Where technically feasible, data subjects have the right to have their personal data transmitted directly from one controller to another. This right aims to give data subjects more control over their personal data, while enabling them to switch from one service provider to another without losing their cumulated data.
For example, data subjects may request their previous telecom provider to supply personal data relating to their mobile phone use, thus allowing a new telecom provider to identify a price package that corresponds best to their habits.
The right to data portability only applies to personal data which:
- data subjects have provided to the controller. This includes data actively and knowingly provided by data subjects (e.g. mailing address, user name, age, etc.), as well as data which relate to the data subjects’ activity, or which result from the observation of their behaviour (e.g. search history, traffic data, location data, etc.). In contrast, personal data inferred or derived from the analysis of data provided by data subjects which was generated by the data controller as part of data processing (e.g. a credit score or the outcome of an assessment regarding the health of a data subject), do not fall within the scope of the right to data portability.
- were processed based on the data subjects’ consent, or on the necessity to fulfil a contract.

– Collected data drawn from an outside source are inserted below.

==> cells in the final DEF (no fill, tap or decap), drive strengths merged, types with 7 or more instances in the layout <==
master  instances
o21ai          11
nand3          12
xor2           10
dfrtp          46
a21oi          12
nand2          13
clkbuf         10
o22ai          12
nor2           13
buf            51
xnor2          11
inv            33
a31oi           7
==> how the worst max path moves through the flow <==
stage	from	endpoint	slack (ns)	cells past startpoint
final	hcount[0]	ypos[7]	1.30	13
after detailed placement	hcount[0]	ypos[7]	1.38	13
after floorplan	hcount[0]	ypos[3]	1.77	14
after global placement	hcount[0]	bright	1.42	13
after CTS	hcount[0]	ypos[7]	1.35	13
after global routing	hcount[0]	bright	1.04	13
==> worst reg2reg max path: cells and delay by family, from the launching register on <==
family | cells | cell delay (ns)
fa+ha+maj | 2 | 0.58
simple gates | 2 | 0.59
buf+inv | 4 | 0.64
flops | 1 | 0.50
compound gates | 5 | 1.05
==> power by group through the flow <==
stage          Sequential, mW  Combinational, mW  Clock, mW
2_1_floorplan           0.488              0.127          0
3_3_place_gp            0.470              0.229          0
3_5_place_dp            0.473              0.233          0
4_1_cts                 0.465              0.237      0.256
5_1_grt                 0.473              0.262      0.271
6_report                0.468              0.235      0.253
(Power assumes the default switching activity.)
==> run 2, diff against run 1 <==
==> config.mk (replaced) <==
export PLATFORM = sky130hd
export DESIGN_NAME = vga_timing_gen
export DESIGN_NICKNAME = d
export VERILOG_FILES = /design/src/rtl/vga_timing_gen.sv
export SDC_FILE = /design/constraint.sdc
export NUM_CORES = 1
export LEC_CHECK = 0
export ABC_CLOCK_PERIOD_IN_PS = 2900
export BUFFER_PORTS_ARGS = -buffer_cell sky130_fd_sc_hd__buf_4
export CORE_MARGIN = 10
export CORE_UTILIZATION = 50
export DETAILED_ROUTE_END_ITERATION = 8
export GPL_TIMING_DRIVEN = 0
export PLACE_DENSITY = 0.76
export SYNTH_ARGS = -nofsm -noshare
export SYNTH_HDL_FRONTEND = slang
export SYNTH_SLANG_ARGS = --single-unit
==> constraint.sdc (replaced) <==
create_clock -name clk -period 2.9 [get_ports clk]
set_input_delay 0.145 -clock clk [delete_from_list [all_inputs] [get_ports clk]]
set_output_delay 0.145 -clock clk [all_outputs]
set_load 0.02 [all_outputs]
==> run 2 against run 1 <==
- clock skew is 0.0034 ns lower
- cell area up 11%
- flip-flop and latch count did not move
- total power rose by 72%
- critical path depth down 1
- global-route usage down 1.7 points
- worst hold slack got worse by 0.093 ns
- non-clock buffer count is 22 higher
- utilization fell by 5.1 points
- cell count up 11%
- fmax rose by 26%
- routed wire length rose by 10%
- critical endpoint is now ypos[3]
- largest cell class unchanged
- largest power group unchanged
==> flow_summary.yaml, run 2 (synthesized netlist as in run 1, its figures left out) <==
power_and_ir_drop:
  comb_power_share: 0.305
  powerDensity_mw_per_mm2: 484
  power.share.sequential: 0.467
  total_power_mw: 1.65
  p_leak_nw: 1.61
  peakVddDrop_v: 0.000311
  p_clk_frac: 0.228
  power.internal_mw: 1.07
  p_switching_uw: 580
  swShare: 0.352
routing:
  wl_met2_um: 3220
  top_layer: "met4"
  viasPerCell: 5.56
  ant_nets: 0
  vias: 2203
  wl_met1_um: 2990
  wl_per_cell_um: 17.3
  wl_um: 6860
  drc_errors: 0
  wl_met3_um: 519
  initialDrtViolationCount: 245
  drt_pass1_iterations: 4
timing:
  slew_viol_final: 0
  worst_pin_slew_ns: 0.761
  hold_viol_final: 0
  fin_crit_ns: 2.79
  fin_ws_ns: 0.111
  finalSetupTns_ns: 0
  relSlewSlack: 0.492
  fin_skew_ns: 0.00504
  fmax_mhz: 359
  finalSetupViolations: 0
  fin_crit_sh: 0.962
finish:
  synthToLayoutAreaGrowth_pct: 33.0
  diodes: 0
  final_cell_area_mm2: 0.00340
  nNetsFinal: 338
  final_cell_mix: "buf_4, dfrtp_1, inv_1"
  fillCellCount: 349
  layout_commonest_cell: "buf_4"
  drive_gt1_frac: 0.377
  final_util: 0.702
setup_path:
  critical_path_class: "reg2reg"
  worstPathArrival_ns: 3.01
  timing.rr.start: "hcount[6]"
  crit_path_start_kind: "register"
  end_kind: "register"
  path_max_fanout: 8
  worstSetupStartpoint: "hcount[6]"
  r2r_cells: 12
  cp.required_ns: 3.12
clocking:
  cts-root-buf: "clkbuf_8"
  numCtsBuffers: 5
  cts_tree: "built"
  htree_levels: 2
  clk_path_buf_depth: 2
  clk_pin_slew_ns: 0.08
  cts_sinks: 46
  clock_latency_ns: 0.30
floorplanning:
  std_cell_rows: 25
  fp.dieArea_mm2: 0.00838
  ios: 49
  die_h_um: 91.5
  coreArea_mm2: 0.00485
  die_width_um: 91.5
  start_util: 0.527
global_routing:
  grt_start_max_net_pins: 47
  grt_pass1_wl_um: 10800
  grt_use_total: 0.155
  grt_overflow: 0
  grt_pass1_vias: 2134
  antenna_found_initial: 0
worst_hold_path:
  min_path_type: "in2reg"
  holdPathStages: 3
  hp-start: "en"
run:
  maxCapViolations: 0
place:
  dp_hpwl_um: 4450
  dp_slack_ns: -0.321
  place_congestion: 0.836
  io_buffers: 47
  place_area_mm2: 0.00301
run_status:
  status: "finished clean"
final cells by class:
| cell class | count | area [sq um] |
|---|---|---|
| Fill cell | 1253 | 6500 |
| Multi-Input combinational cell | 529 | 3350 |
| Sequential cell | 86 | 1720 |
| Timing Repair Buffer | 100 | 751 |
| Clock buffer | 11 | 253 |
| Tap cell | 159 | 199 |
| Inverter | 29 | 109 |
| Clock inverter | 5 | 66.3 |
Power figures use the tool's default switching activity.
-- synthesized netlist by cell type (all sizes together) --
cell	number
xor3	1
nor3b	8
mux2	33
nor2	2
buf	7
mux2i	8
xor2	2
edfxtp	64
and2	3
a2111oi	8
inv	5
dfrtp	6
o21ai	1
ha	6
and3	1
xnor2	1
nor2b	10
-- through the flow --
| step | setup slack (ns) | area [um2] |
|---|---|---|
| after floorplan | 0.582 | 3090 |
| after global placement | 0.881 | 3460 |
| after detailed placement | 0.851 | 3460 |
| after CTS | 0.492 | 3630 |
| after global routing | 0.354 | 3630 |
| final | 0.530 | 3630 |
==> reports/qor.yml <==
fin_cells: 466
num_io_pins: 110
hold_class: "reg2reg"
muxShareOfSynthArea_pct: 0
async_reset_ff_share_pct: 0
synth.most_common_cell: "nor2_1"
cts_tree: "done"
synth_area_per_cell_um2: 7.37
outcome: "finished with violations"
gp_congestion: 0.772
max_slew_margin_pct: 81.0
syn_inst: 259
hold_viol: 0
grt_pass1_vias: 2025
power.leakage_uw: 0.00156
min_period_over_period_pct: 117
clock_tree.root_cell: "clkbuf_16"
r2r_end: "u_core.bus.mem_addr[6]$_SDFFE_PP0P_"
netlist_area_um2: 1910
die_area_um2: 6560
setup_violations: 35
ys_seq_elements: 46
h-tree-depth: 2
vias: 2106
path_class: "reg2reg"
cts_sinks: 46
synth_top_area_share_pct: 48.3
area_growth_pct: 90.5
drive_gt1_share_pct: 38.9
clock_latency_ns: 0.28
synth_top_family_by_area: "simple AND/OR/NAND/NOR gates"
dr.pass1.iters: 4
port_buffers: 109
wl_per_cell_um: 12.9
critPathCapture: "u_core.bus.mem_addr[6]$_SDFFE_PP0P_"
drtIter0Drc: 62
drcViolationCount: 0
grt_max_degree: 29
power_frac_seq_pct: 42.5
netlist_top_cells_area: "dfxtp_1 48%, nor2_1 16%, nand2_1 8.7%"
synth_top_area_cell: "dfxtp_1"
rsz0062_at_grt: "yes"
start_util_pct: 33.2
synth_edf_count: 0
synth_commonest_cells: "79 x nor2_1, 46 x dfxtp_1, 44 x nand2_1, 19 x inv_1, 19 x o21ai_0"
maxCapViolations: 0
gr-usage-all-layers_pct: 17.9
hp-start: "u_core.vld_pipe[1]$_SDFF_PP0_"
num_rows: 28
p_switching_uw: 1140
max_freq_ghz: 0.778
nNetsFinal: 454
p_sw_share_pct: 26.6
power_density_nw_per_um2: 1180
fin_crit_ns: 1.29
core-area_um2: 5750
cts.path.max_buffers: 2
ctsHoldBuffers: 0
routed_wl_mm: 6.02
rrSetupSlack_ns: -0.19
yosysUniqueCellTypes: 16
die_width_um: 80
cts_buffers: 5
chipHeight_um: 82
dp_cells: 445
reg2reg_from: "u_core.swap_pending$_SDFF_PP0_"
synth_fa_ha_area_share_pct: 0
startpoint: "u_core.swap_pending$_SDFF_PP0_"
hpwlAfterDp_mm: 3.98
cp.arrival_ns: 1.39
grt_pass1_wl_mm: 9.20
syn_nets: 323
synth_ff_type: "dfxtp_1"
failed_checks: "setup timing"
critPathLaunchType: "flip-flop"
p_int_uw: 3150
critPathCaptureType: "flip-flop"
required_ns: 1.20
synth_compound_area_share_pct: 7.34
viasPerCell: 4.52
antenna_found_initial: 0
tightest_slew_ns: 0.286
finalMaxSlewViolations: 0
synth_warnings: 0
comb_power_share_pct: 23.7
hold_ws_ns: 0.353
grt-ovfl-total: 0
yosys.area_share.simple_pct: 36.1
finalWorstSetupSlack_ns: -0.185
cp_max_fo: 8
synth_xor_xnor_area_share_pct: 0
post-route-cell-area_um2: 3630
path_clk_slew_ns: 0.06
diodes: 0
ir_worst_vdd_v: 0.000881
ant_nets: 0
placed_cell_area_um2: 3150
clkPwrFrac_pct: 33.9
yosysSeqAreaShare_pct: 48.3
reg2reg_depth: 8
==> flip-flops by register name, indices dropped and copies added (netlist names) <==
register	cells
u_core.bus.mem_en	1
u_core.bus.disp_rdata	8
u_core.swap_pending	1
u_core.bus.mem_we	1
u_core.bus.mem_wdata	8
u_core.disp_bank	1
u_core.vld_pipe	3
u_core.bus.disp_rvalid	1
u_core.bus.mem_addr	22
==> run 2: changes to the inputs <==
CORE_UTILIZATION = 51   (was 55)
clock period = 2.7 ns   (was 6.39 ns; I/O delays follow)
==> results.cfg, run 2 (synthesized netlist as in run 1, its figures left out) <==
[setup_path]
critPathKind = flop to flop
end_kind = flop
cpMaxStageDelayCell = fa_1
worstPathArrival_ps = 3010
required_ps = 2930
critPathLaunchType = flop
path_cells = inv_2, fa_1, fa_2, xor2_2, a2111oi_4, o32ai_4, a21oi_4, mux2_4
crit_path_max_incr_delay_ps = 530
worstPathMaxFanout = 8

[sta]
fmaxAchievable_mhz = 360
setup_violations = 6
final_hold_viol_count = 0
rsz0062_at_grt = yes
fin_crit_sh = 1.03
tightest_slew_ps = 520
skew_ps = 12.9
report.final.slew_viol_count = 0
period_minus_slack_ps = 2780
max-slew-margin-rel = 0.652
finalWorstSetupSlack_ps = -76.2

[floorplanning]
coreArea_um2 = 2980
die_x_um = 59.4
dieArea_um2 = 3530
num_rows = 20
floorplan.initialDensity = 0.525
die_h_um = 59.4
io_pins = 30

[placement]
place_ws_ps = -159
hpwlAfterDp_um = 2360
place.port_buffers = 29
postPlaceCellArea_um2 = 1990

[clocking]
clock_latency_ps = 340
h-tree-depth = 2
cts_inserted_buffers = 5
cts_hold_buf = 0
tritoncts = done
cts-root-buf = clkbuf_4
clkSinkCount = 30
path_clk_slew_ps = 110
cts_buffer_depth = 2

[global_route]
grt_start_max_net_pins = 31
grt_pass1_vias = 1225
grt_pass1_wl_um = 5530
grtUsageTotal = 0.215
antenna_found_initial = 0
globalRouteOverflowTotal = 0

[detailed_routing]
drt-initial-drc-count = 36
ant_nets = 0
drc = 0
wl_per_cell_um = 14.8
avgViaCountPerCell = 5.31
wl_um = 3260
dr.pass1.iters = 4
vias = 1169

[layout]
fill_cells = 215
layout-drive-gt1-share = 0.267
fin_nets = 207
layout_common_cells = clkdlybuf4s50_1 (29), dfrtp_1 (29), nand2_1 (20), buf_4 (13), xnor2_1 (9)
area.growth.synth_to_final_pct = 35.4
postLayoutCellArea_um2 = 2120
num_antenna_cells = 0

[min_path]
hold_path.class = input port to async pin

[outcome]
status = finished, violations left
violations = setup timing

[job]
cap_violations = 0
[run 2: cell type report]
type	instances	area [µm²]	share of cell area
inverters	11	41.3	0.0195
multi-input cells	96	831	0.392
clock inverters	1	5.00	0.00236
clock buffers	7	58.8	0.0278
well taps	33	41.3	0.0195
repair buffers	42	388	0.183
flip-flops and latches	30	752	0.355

- were processed by automated means. The right to data portability therefore does not cover paper files.
The controller must provide the personal data free of charge and in a structured, commonly-used and machine-readable form. In other words, the format must support re-use.
In addition, personal data must be provided without undue delay and within one month of receipt of the request from the data subject (or within a maximum of three months for complex cases).
No right to data portability under the D-DPA
The draft DPA does not provide any rights to data portability. Accordingly, no corresponding obligation for data controllers exists under the D-DPA.
Comply with the highest standards
The safest approach for controllers is to comply with the highest standards of both the GDPR and the D-DPA by ensuring the ability to comply with the right to data portability of data subjects.
Organisations should therefore:
- Ensure they are able to deliver all personal data provided by data subjects in a format which supports re-use without delay.
- Set up internal procedures and protocols for handling requests from data subjects who are exercising their right to data portability. Such protocols should also include procedures for verifying data subjects’ identity.
- Carry out regular checks to make sure systems are working as intended.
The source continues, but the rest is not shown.